Vesper Image


By Bobby LePire | June 22, 2018

Vesper’s opening shot is of Marge (Agnès Godney) leaving her room and heading downstairs. As she descends the stairs, her estranged husband Walter (Götz Otto) is there, and they have a brief conversation about her esoteric dream. As she passes him on the landing and gets to the bottom of the stairs, he is already there, as if a ghostly apparition. Marge’s nephew, Christian (Keyvan Sheikhalishahi), stops by to check-in, as Marge has sequestered herself after her unhappy marriage to Walter dissolved. Marge explains that ever since Walter left, she’s been receiving odd letters from him.
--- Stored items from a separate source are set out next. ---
$ cat src/rtl/matrix_multiplier_pkg.sv
// Shared types and width helpers for the streaming matrix multiplier.
// The FSM state enum is visible to anything that imports this package.
package matrix_multiplier_pkg;

    typedef enum logic [2:0] {
        ST_IDLE      = 3'd0,
        ST_FETCH_ROW = 3'd1,
        ST_WAIT_ROW  = 3'd2,
        ST_FETCH_COL = 3'd3,
        ST_WAIT_COL  = 3'd4,
        ST_COMPUTE   = 3'd5
    } mm_state_e;

    // Index width for a counter over `count` items; never narrower than one bit.
    function automatic int mm_idx_width(input int count);
        return (count > 1) ? $clog2(count) : 1;
    endfunction

    // Width of an occupancy counter that must hold the values 0..count.
    function automatic int mm_cnt_width(input int count);
        return $clog2(count + 1);
    endfunction

endpackage

$ cat src/rtl/mm_result_fifo.sv
// Show-ahead result FIFO: the head is visible while not empty and reads as 0 when empty.
// Illegal pops (empty) and pushes (full) are dropped and raise a sticky error flag.
module mm_result_fifo
    import matrix_multiplier_pkg::*;
#(
    parameter int WIDTH = 8,
    parameter int DEPTH = 4
) (
    input  logic             clk,
    input  logic             rst,
    input  logic             push,
    input  logic             pop,
    input  logic [WIDTH-1:0] din,
    output logic [WIDTH-1:0] dout,
    output logic             empty,
    output logic             full,
    output logic             err
);

    localparam int PTR_W = mm_idx_width(DEPTH);
    localparam int CNT_W = mm_cnt_width(DEPTH);

    logic [WIDTH-1:0] mem_q [0:DEPTH-1];
    logic [PTR_W-1:0] wr_ptr_q;
    logic [PTR_W-1:0] rd_ptr_q;
    logic [CNT_W-1:0] count_q;
    logic             err_q;
    logic             do_push;
    logic             do_pop;

    // Pointers wrap explicitly so DEPTH need not be a power of two.
    function automatic logic [PTR_W-1:0] ptr_next(input logic [PTR_W-1:0] ptr);
        return (ptr == PTR_W'(DEPTH - 1)) ? '0 : ptr + PTR_W'(1);
    endfunction

    assign empty   = (count_q == '0);
    assign full    = (count_q == CNT_W'(DEPTH));
    assign do_push = push && !full;
    assign do_pop  = pop && !empty;
    assign dout    = empty ? '0 : mem_q[rd_ptr_q];
    assign err     = err_q;

    always_ff @(posedge clk or posedge rst) begin
        if (rst) begin
            wr_ptr_q <= '0;
            rd_ptr_q <= '0;
            count_q  <= '0;
            err_q    <= 1'b0;
        end else begin
            if (do_push) begin
                wr_ptr_q <= ptr_next(wr_ptr_q);
            end
            if (do_pop) begin
                rd_ptr_q <= ptr_next(rd_ptr_q);
            end
            case ({do_push, do_pop})
                2'b10:   count_q <= count_q + CNT_W'(1);
                2'b01:   count_q <= count_q - CNT_W'(1);
                default: count_q <= count_q;
            endcase
            if ((push && full) || (pop && empty)) begin
                err_q <= 1'b1;
            end
        end
    end

    // Storage needs no reset: the head is masked to 0 while empty.
    always_ff @(posedge clk) begin
        if (do_push) begin
            mem_q[wr_ptr_q] <= din;
        end
    end

endmodule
Christian vows to confront Walter and put an end to his beloved family member’s mental anguish. However, as Christian uncovers the truth of what is haunting Marge, he learns things aren’t necessarily what they seem. Is Walter a ghost? Has Marge completely lost her mind?

It is clear that this is a passion project for Keyvan Sheikhalishahi. In addition to co-starring, he tackles producing, writing, directing, costuming, and art/ production design duties for this 23-minute thriller. All that dedication pays off in a big way, as Vesper is a profound and fierce watch which enthralls the audience from start to finish.

“…Christian vows to confront Walter and put an end to his beloved family member’s mental anguish.”

The cinematography adds a haunting, ethereal quality to the mystery at hand. In one emblematic scene, Marge bursts from her bedroom to the living room to re-read a few of the letters. As she scrambles to find them, the editing and camera work in tandem to craft a sense of tension and unease. Such a haunting atmosphere drips from every frame.

The three members of the cast all do a fantastic job. Godney doesn’t play her possible mental health issues in an over the top fashion, instead choosing a more nuanced and affecting manner to convey what is happening. Otto comes across as terse and bull-headed, but as the story unfolds, he parlays that into authentic tenderness. Sheikhalishahi’s nephew character is mostly the same from beginning to end, but he has excellent chemistry with both of his co-stars, and his devotion to his aunt feels genuine.

Vesper delivers a well executed, thought-provoking, moody thriller in under 30 minutes. The cast is great, the editing is taut, and the plot is mesmerizing.